OBJECTIVE

Blepharospasm is a focal dystonia whereby excessive eyelid muscle contractions cause involuntary eye closure. Botulinum neurotoxin type A (BoNT-A) injections are an approved treatment. This randomized placebo-controlled trial (NCT01896895; EudraCT number 2012-004821-26) assessed the efficacy, safety, and treatment effect duration of incobotulinumtoxinA (Xeomin, Merz Pharmaceuticals GmbH), a BoNT-A formulation without complexing proteins, in BoNT-A-naïve adults with blepharospasm.

METHODS

Subjects received incobotulinumtoxinA 50 U, 25 U (total dose) or placebo during a main study period (MP; 6-20 weeks). Patients needing a second injection received incobotulinumtoxinA ≤70 U in an open-label extension period (EP; 6-20 weeks).

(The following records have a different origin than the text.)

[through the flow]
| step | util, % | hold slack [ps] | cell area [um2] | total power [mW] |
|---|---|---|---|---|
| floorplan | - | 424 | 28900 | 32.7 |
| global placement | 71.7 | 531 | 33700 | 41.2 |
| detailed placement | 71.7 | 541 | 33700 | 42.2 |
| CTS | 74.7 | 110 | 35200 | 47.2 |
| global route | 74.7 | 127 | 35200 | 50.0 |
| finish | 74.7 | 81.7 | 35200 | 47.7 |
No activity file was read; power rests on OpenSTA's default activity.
==> config.mk <==
export PLATFORM = sky130hd
export DESIGN_NAME = microwave_timer_flat
export DESIGN_NICKNAME = d
export VERILOG_FILES = /design/src/rtl/microwave_timer_if.sv /design/src/rtl/microwave_timer.sv /design/src/flat_wrapper.sv
export SDC_FILE = /design/constraint.sdc
export NUM_CORES = 1
export LEC_CHECK = 0
export ABC_CLOCK_PERIOD_IN_PS = 4070
export CAP_MARGIN = 30
export CELL_PAD_IN_SITES_DETAIL_PLACEMENT = 2
export CELL_PAD_IN_SITES_GLOBAL_PLACEMENT = 2
export CORE_ASPECT_RATIO = 1.1
export CORE_MARGIN = 1
export CORE_UTILIZATION = 32
export DETAILED_ROUTE_END_ITERATION = 6
export PLACE_DENSITY = 0.83
export SLEW_MARGIN = 10
export SYNTH_ARGS = -nofsm -noshare
export SYNTH_HDL_FRONTEND = slang
export SYNTH_SLANG_ARGS = --single-unit
==> constraint.sdc <==
create_clock -name clk -period 4.07 [get_ports clk]
set_input_delay 0.814 -clock clk [delete_from_list [all_inputs] [get_ports clk]]
set_output_delay 0.814 -clock clk [all_outputs]
set_load 0.1 [all_outputs]
==> src/rtl/microwave_timer_if.sv <==
// Signal bundle between the keypad encoder/controller side and the microwave_timer stage.
interface microwave_timer_if;
  logic [3:0] D;
  logic       load;
  logic       pgt_1Hz;
  logic       en;
  logic       clear;
  logic [3:0] sec_ones;
  logic [3:0] sec_tens;
  logic [3:0] min_ones;
  logic [3:0] min_tens;
  logic       zero;
  logic       done;

  modport master (
    output D, load, pgt_1Hz, en, clear,
    input  sec_ones, sec_tens, min_ones, min_tens, zero, done
  );

  modport slave (
    input  D, load, pgt_1Hz, en, clear,
    output sec_ones, sec_tens, min_ones, min_tens, zero, done
  );
endinterface

==> src/rtl/microwave_timer.sv <==
// mm:ss BCD entry/countdown timer fed by the keypad encoder.
// Optional macro TIMER_ENTRY_LOCK_EN: once min_tens is nonzero, further key presses are ignored.
module microwave_timer #(
  parameter int SEC_TENS_WRAP = 5,
  parameter int MIN_TENS_MAX  = 9
) (
  input  logic              clk,
  input  logic              rst_n,
  microwave_timer_if.slave  bus
);

  localparam logic [3:0] LP_WRAP = 4'(SEC_TENS_WRAP);
  localparam logic [3:0] LP_MAX  = 4'(MIN_TENS_MAX);

  logic       r_load_q;
  logic       r_tick_q;
  logic [3:0] r_sec_ones;
  logic [3:0] r_sec_tens;
  logic [3:0] r_min_ones;
  logic [3:0] r_min_tens;
  logic       r_done;

  logic       w_key_fall;
  logic       w_tick_rise;
  logic       w_zero;
  logic       w_count;
  logic       w_entry;
  logic       w_entry_ok;
  logic [3:0] w_dec_so;
  logic [3:0] w_dec_st;
  logic [3:0] w_dec_mo;
  logic [3:0] w_dec_mt;
  logic       w_dec_zero;

  assign w_key_fall  = r_load_q & ~bus.load;
  assign w_tick_rise = ~r_tick_q & bus.pgt_1Hz;
  assign w_zero      = (r_sec_ones == 4'd0) && (r_sec_tens == 4'd0) &&
                       (r_min_ones == 4'd0) && (r_min_tens == 4'd0);

`ifdef TIMER_ENTRY_LOCK_EN
  assign w_entry_ok = (r_min_ones <= LP_MAX) && (r_min_tens == 4'd0);
`else
  assign w_entry_ok = (r_min_ones <= LP_MAX);
`endif

  assign w_count = bus.en & w_tick_rise & ~w_zero;
  assign w_entry = ~bus.en & w_key_fall & (bus.D <= 4'd9) & w_entry_ok;

  // BCD decrement with borrow chain; min_tens only borrows into when the value is nonzero
  always_comb begin
    w_dec_so = r_sec_ones;
    w_dec_st = r_sec_tens;
    w_dec_mo = r_min_ones;
    w_dec_mt = r_min_tens;
    if (r_sec_ones != 4'd0) begin
      w_dec_so = r_sec_ones - 4'd1;
    end else begin
      w_dec_so = 4'd9;
      if (r_sec_tens != 4'd0) begin
        w_dec_st = r_sec_tens - 4'd1;
      end else begin
        w_dec_st = LP_WRAP;
        if (r_min_ones != 4'd0) begin
          w_dec_mo = r_min_ones - 4'd1;
        end else begin
          w_dec_mo = 4'd9;
          w_dec_mt = r_min_tens - 4'd1;
        end
      end
    end
  end

  assign w_dec_zero = (w_dec_so == 4'd0) && (w_dec_st == 4'd0) &&
                      (w_dec_mo == 4'd0) && (w_dec_mt == 4'd0);

  // Edge-detect history and digit/done registers; clear beats count beats entry
  always_ff @(posedge clk or negedge rst_n) begin
    if (!rst_n) begin
      r_load_q   <= 1'b1;
      r_tick_q   <= 1'b0;
      r_sec_ones <= 4'd0;
      r_sec_tens <= 4'd0;
      r_min_ones <= 4'd0;
      r_min_tens <= 4'd0;
      r_done     <= 1'b0;
    end else begin
      r_load_q <= bus.load;
      r_tick_q <= bus.pgt_1Hz;
      if (bus.clear) begin
        r_sec_ones <= 4'd0;
        r_sec_tens <= 4'd0;
        r_min_ones <= 4'd0;
        r_min_tens <= 4'd0;
        r_done     <= 1'b0;
      end else if (w_count) begin
        r_sec_ones <= w_dec_so;
        r_sec_tens <= w_dec_st;
        r_min_ones <= w_dec_mo;
        r_min_tens <= w_dec_mt;
        r_done     <= w_dec_zero;
      end else if (w_entry) begin
        r_min_tens <= r_min_ones;
        r_min_ones <= r_sec_tens;
        r_sec_tens <= r_sec_ones;
        r_sec_ones <= bus.D;
        r_done     <= 1'b0;
      end else begin
        r_done     <= 1'b0;
      end
    end
  end

  assign bus.sec_ones = r_sec_ones;
  assign bus.sec_tens = r_sec_tens;
  assign bus.min_ones = r_min_ones;
  assign bus.min_tens = r_min_tens;
  assign bus.zero     = w_zero;
  assign bus.done     = r_done;

endmodule

==> src/flat_wrapper.sv <==
// flat-port wrapper written by rule: the top's interface ports become plain ports
module microwave_timer_flat 
#(
  parameter int SEC_TENS_WRAP = 5,
  parameter int MIN_TENS_MAX  = 9
)
  (clk, rst_n, bus_D, bus_load, bus_pgt_1Hz, bus_en, bus_clear, bus_sec_ones, bus_sec_tens, bus_min_ones, bus_min_tens, bus_zero, bus_done);
  microwave_timer_if bus_i ();
  input  logic clk;
  input  logic rst_n;
  input wire logic [$bits(bus_i.D)-1:0] bus_D;
  input wire logic [$bits(bus_i.load)-1:0] bus_load;
  input wire logic [$bits(bus_i.pgt_1Hz)-1:0] bus_pgt_1Hz;
  input wire logic [$bits(bus_i.en)-1:0] bus_en;
  input wire logic [$bits(bus_i.clear)-1:0] bus_clear;
  output wire logic [$bits(bus_i.sec_ones)-1:0] bus_sec_ones;
  output wire logic [$bits(bus_i.sec_tens)-1:0] bus_sec_tens;
  output wire logic [$bits(bus_i.min_ones)-1:0] bus_min_ones;
  output wire logic [$bits(bus_i.min_tens)-1:0] bus_min_tens;
  output wire logic [$bits(bus_i.zero)-1:0] bus_zero;
  output wire logic [$bits(bus_i.done)-1:0] bus_done;
  assign bus_i.D = bus_D;
  assign bus_i.load = bus_load;
  assign bus_i.pgt_1Hz = bus_pgt_1Hz;
  assign bus_i.en = bus_en;
  assign bus_i.clear = bus_clear;
  assign bus_sec_ones = bus_i.sec_ones;
  assign bus_sec_tens = bus_i.sec_tens;
  assign bus_min_ones = bus_i.min_ones;
  assign bus_min_tens = bus_i.min_tens;
  assign bus_zero = bus_i.zero;
  assign bus_done = bus_i.done;
  microwave_timer #(.SEC_TENS_WRAP(SEC_TENS_WRAP), .MIN_TENS_MAX(MIN_TENS_MAX)) u_core (.clk(clk), .rst_n(rst_n), .bus(bus_i));
endmodule
==> summary.md <==
| Metric | Value |
|---|---|
| Clock latency on the worst-skew pair | `0.26 ns` |
| Number of DRC markers after the initial detailed-route iteration | `65` |
| Standard cell core area | `0.00405 sq mm` |
| Ratio of final minimum period to clock period | `81.1%` |
| Skew final | `0.00176 ns` |
| Synthesized-area fraction occupied by ao, oa, aoi and oai cells | `26.7%` |
| Max-slew violation count | `0` |
| Unique masters post-synth | `50` |
| Synthesized flop and latch total | `19` |
| Slew at the pin closest to its max-slew limit | `0.974 ns` |
| Filler Cell Count | `451` |
| Sinks on Clock Net | `19` |
| Drt wl/cell | `21.1 microns` |
| Worst-path clk slew | `0.08 ns` |
| Synth Cell Area | `0.00138 sq mm` |
| Total length of routed wires | `4840 microns` |
| Crit path max fanout | `13` |
| Placed wire-length estimate after detailed placement | `3460 microns` |
| Syn nets | `170` |
| Cell count after placement | `225` |
| Share of synthesized cell area in full adder, half adder and majority cells | `1.82%` |
| Initial antenna violation count | `0` |
| DR DRC count | `0` |
| Slew Limit Headroom | `34.9%` |
| Final setup violation count | `0` |
| Global-route congestion overflow total | `0` |
| Number of global-route vias before repair | `1,617` |
| Area share of xor/xnor cells in the synthesized design | `0.636%` |
| Count of mapped cells out of synthesis | `158` |
| Syn_area_per_cell | `8.71 sq um` |
| Multiplexer share of the synthesized area | `0%` |
| Buffer count from post-CTS setup fixing | `0` |
| Post-Route Setup TNS | `0 ns` |
| Main combinational cell family by area after synthesis | `simple AND/OR/NAND/NOR gates` |
| IR drop worst, VDD | `0.000379 V` |
| Result of the run | `finished, final reports clean` |
| Crit path max-delay cell type | `or4_4` |
| Fraction of the yosys area taken by sequential cells | `34.6%` |
| Power per cell area | `455 mW/mm^2` |
| Critical Setup Path Class | `flop to output port` |
| Final weighted congestion in routability-driven placement | `0.816` |
| Overall die height | `70.8 microns` |
| Max Fclk | `303 MHz` |
| CTS Hold Bufs | `0` |
| Share of layout cells above drive strength 1 | `13.5%` |
| Most frequent cell on the critical path | `or4_4` |
| Hold crit path type | `flop to flop` |
| Top Ports | `28` |
| Root buffer selected by CTS | `clkbuf_8` |
| Chain of cells forming the critical path | `or4_4 > or4_4 > nor3_4 > buf_4` |
| Arrival time reported for the critical path endpoint | `2.49 ns` |
| Element type at the critical path end | `output port` |
| Synth Warn # | `0` |
| Top flip-flop cell by instance count after synthesis | `dfrtp_1` |
| Clock buffer depth | `2` |
| Shortest period the worst path allows | `3.30 ns` |
| Post-layout net count | `191` |
| Total track usage | `24.0%` |
| Leak Pwr | `0.000628 uW` |
| Number of I/O port buffers | `27` |
| Inserted Clock Buffers | `3` |
| Post-cts gate resize count | `0` |
| Simple-gate share of the synthesized area | `29.4%` |
| DR pass1 iterations | `4` |
| Pin count of the biggest net entering global routing | `20` |
| Total area of multi-input combinational cells | `817 sq um` |
| Die Span X | `64.5 microns` |
| Full die area | `0.00457 sq mm` |
| Routed via count | `1,436` |
| Avg Vias per Cell | `6.24` |
| Number of maximum-capacitance constraint violations | `0` |
| Critical path data required time | `3.26 ns` |
| RSZ-0062 raised after global routing | `false` |
| Crit-path max cell delay | `0.64 ns` |
| CTS tree | `built` |
| FP Rows | `24` |
| Number of enable-type register cells in the synthesized netlist | `0` |
| Depth of the CTS H-tree | `1` |
| Antenna viol nets, final | `0` |
| Post-route non-filler standard cell count | `230` |
| Post-synthesis async set-or-reset flop share | `100%` |
| Startpoint type of the worst setup path | `flop` |
| Inserted Diodes | `0` |
| Flip-flop and latch area | `477 sq um` |
| First-pass GRT wire length | `8310 microns` |
| Layout overhead on the synthesized area | `23.9%` |
| Initial core utilization | `34.0%` |
| Hold violation total from the final report | `0` |
===== config.mk =====
export PLATFORM = sky130hd
export DESIGN_NAME = ps2_key_serializer
export DESIGN_NICKNAME = d
export VERILOG_FILES = /design/src/rtl/ps2_pkg.sv /design/src/rtl/ps2_byte_fifo.sv /design/src/rtl/ps2_key_serializer.sv
export SDC_FILE = /design/constraint.sdc
export NUM_CORES = 1
export LEC_CHECK = 0
export BUFFER_PORTS_ARGS = -buffer_cell sky130_fd_sc_hd__buf_2
export CAP_MARGIN = 20
export CORE_ASPECT_RATIO = 2
export CORE_MARGIN = 1.5
export CORE_UTILIZATION = 40
export CTS_CLUSTER_DIAMETER = 150
export CTS_CLUSTER_SIZE = 14
export DETAILED_ROUTE_END_ITERATION = 10
export SETUP_SLACK_MARGIN = 0.2
export SLEW_MARGIN = 5
export SYNTH_ARGS = -nofsm -noshare
export SYNTH_HDL_FRONTEND = slang
export SYNTH_SLANG_ARGS = --single-unit

===== constraint.sdc =====
create_clock -name clk_sys -period 3.6 [get_ports clk_sys]
set_clock_uncertainty 0.15 [all_clocks]
set_input_delay 0.36 -clock clk_sys [delete_from_list [all_inputs] [get_ports clk_sys]]
set_output_delay 0.36 -clock clk_sys [all_outputs]
set_load 0.01 [all_outputs]

===== src/rtl/ps2_pkg.sv =====
// ps2_pkg: shared FSM states, PS/2 prefix bytes and device-to-host frame builder
package ps2_pkg;
  typedef enum logic [2:0] {ST_IDLE, ST_LOAD, ST_HIGH, ST_LOW, ST_GAP, ST_INHIBIT} state_t;
  localparam logic [7:0] PS2_EXT = 8'hE0;
  localparam logic [7:0] PS2_BREAK = 8'hF0;
  localparam int FRAME_BITS = 11;
  function automatic logic [FRAME_BITS-1:0] ps2_frame(input logic [7:0] b);
    return {1'b1, ~^b, b, 1'b0};
  endfunction
endpackage
==> src/rtl/com_frame_controller.sv <==
// ---------------------------------------------------------------------------
// com_frame_controller
// Sequences one centroid measurement per video frame around an external
// center_of_mass block: forwards masked in-area pixels during the frame,
// requests a tabulation after the last pixel, waits (bounded) for the result
// and publishes it as a latched centroid with a one-cycle valid pulse.
//
// Ports
//   clk_in, rst_in        clock, synchronous active-high reset
//   enable_in             level, allows a new frame to start
//   new_frame_in          pulse at frame start
//   hcount_in, vcount_in  current pixel coordinates
//   pixel_hit_in          current pixel passes the mask
//   com_x_out, com_y_out  pixel coordinates to center_of_mass
//   com_valid_out         pixel strobe to center_of_mass
//   com_tabulate_out      tabulate request pulse to center_of_mass
//   com_x_in, com_y_in    centroid from center_of_mass
//   com_valid_in          centroid strobe from center_of_mass
//   x_out, y_out          latched centroid
//   valid_out             pulse: frame result is final
//   found_out             level: last finished frame had at least one hit
//   timeout_out           pulse: result wait expired
//   skip_out              pulse: new_frame_in ignored while busy
// ---------------------------------------------------------------------------
module com_frame_controller
    import com_pkg::*;
#(
    parameter int H_ACTIVE       = H_ACTIVE_DEF,
    parameter int V_ACTIVE       = V_ACTIVE_DEF,
    parameter int TIMEOUT_CYCLES = 4096
) (
    input  logic           clk_in,
    input  logic           rst_in,
    input  logic           enable_in,
    input  logic           new_frame_in,
    input  logic [X_W-1:0] hcount_in,
    input  logic [Y_W-1:0] vcount_in,
    input  logic           pixel_hit_in,
    output logic [X_W-1:0] com_x_out,
    output logic [Y_W-1:0] com_y_out,
    output logic           com_valid_out,
    output logic           com_tabulate_out,
    input  logic [X_W-1:0] com_x_in,
    input  logic [Y_W-1:0] com_y_in,
    input  logic           com_valid_in,
    output logic [X_W-1:0] x_out,
    output logic [Y_W-1:0] y_out,
    output logic           valid_out,
    output logic           found_out,
    output logic           timeout_out,
    output logic           skip_out
);

    localparam int WAIT_W = $clog2(TIMEOUT_CYCLES + 1);

    // Last in-area coordinates; "coord < ACTIVE" is evaluated as
    // "coord <= LAST" so the compare stays at the port width.
    localparam logic [X_W-1:0]    H_LAST    = X_W'(H_ACTIVE - 1);
    localparam logic [Y_W-1:0]    V_LAST    = Y_W'(V_ACTIVE - 1);
    localparam logic [WAIT_W-1:0] WAIT_LAST = WAIT_W'(TIMEOUT_CYCLES - 1);
    localparam logic [CNT_W-1:0]  CNT_MAX   = '1;

    state_t state, state_next;

    logic [CNT_W-1:0]  hit_cnt;
    logic [WAIT_W-1:0] wait_cnt;

    logic in_area;
    logic fwd;
    logic frame_end;
    logic any_hit;

    logic start;
    logic result_take;
    logic timeout_hit;
    logic empty_end;
    logic skip;

    assign in_area   = (hcount_in <= H_LAST) && (vcount_in <= V_LAST);
    assign fwd       = (state == S_ACCUM) && pixel_hit_in && in_area;
    assign frame_end = (state == S_ACCUM) && (hcount_in == H_LAST) && (vcount_in == V_LAST);
    // The final pixel is counted in the same cycle it ends the frame.
    assign any_hit   = (hit_cnt != '0) || fwd;

    // State register
    always_ff @(posedge clk_in) begin
        if (rst_in) begin
            state <= S_IDLE;
        end else begin
            state <= state_next;
        end
    end

    // Next state and one-cycle control decisions
    always_comb begin
        state_next  = state;
        start       = 1'b0;
        result_take = 1'b0;
        timeout_hit = 1'b0;
        empty_end   = 1'b0;
        skip        = new_frame_in && (state != S_IDLE);

        case (state)
            S_IDLE: begin
                if (new_frame_in && enable_in) begin
                    start      = 1'b1;
                    state_next = S_ACCUM;
                end
            end
            S_ACCUM: begin
                if (frame_end) begin
                    if (any_hit) begin
                        state_next = S_TAB;
                    end else begin
                        empty_end  = 1'b1;
                        state_next = S_DONE;
                    end
                end
            end
            S_TAB: begin
                state_next = S_WAIT;
            end
            S_WAIT: begin
                // A result arriving on the expiry cycle takes priority.
                if (com_valid_in) begin
                    result_take = 1'b1;
                    state_next  = S_DONE;
                end else if (wait_cnt == WAIT_LAST) begin
                    timeout_hit = 1'b1;
                    state_next  = S_IDLE;
                end
            end
            S_DONE: begin
                state_next = S_IDLE;
            end
            default: begin
                state_next = S_IDLE;
            end
        endcase
    end

    // Counters, center_of_mass interface and result registers
    always_ff @(posedge clk_in) begin
        if (rst_in) begin
            hit_cnt          <= '0;
            wait_cnt         <= '0;
            com_x_out        <= '0;
            com_y_out        <= '0;
            com_valid_out    <= 1'b0;
            com_tabulate_out <= 1'b0;
            x_out            <= '0;
            y_out            <= '0;
            valid_out        <= 1'b0;
            found_out        <= 1'b0;
            timeout_out      <= 1'b0;
            skip_out         <= 1'b0;
        end else begin
            com_valid_out <= fwd;
            if (fwd) begin
                com_x_out <= hcount_in;
                com_y_out <= vcount_in;
            end

            // TAB follows the last possible pixel cycle, so registering the
            // request puts it one cycle after that pixel's com_valid_out.
            com_tabulate_out <= (state == S_TAB);

            if (start) begin
                hit_cnt <= '0;
            end else if (fwd && (hit_cnt != CNT_MAX)) begin
                hit_cnt <= hit_cnt + CNT_W'(1);
            end

            if (state == S_TAB) begin
                wait_cnt <= '0;
            end else if (state == S_WAIT) begin
                wait_cnt <= wait_cnt + WAIT_W'(1);
            end

            if (result_take) begin
                x_out     <= com_x_in;
                y_out     <= com_y_in;
                found_out <= 1'b1;
            end else if (empty_end) begin
                found_out <= 1'b0;
            end

            // DONE lasts one cycle, so this pulse coincides with DONE.
            valid_out   <= (state_next == S_DONE);
            timeout_out <= timeout_hit;
            skip_out    <= skip;
        end
    end

endmodule
<file path="config.mk">
export PLATFORM = sky130hd
export DESIGN_NAME = pwr_supervisor_flat
export DESIGN_NICKNAME = d
export VERILOG_FILES = /design/src/rtl/pwr_supervisor_if.sv /design/src/rtl/pwr_supervisor.sv /design/src/flat_wrapper.sv
export SDC_FILE = /design/constraint.sdc
export NUM_CORES = 1
export LEC_CHECK = 0
export CELL_PAD_IN_SITES_DETAIL_PLACEMENT = 1
export CELL_PAD_IN_SITES_GLOBAL_PLACEMENT = 2
export CORE_ASPECT_RATIO = 0.6
export CORE_UTILIZATION = 30
export CTS_BUF_LIST = sky130_fd_sc_hd__clkbuf_8
export CTS_CLUSTER_SIZE = 30
export DETAILED_ROUTE_END_ITERATION = 8
export PLACE_DENSITY_LB_ADDON = 0.1
export SLEW_MARGIN = 30
export SYNTH_ARGS = -nofsm -noshare
export SYNTH_HDL_FRONTEND = slang
export SYNTH_SLANG_ARGS = --single-unit
</file>
<file path="constraint.sdc">
create_clock -name clk -period 3.6 [get_ports clk]
set_input_delay 0.72 -clock clk [delete_from_list [all_inputs] [get_ports clk]]
set_output_delay 0.72 -clock clk [all_outputs]
set_load 0.005 [all_outputs]
</file>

Treatment effect durations were time from first injection to EP injection or final MP visit and from EP injection to end-of-study visit. Times to effect onset and to waning of effect (MP) were time from injection to first subject-assessed onset effect and time from injection to subject-reported waning of effect, respectively.

RESULTS

Of 61 subjects, 39 entered the EP. During the MP, median duration of treatment effect was longer with incobotulinumtoxinA 50 U (20 weeks) versus incobotulinumtoxinA 25 U (11 weeks) or placebo (6 weeks). Median duration of treatment effect was 20 weeks during the EP. Median time to effect onset was 5, 7, and 14 days with 50 U, 25 U, and placebo, respectively ( = .022 for 50 U versus placebo). Median time to waning of treatment effect was comparable between groups.

CONCLUSION

Subjects reported an effect onset from 5 days after injection lasting up to 20 weeks (maximum observation period). Data indicate that incobotulinumtoxinA re-treatment of blepharospasm may not be required at fixed 12-week intervals and provide evidence for a patient-tailored approach.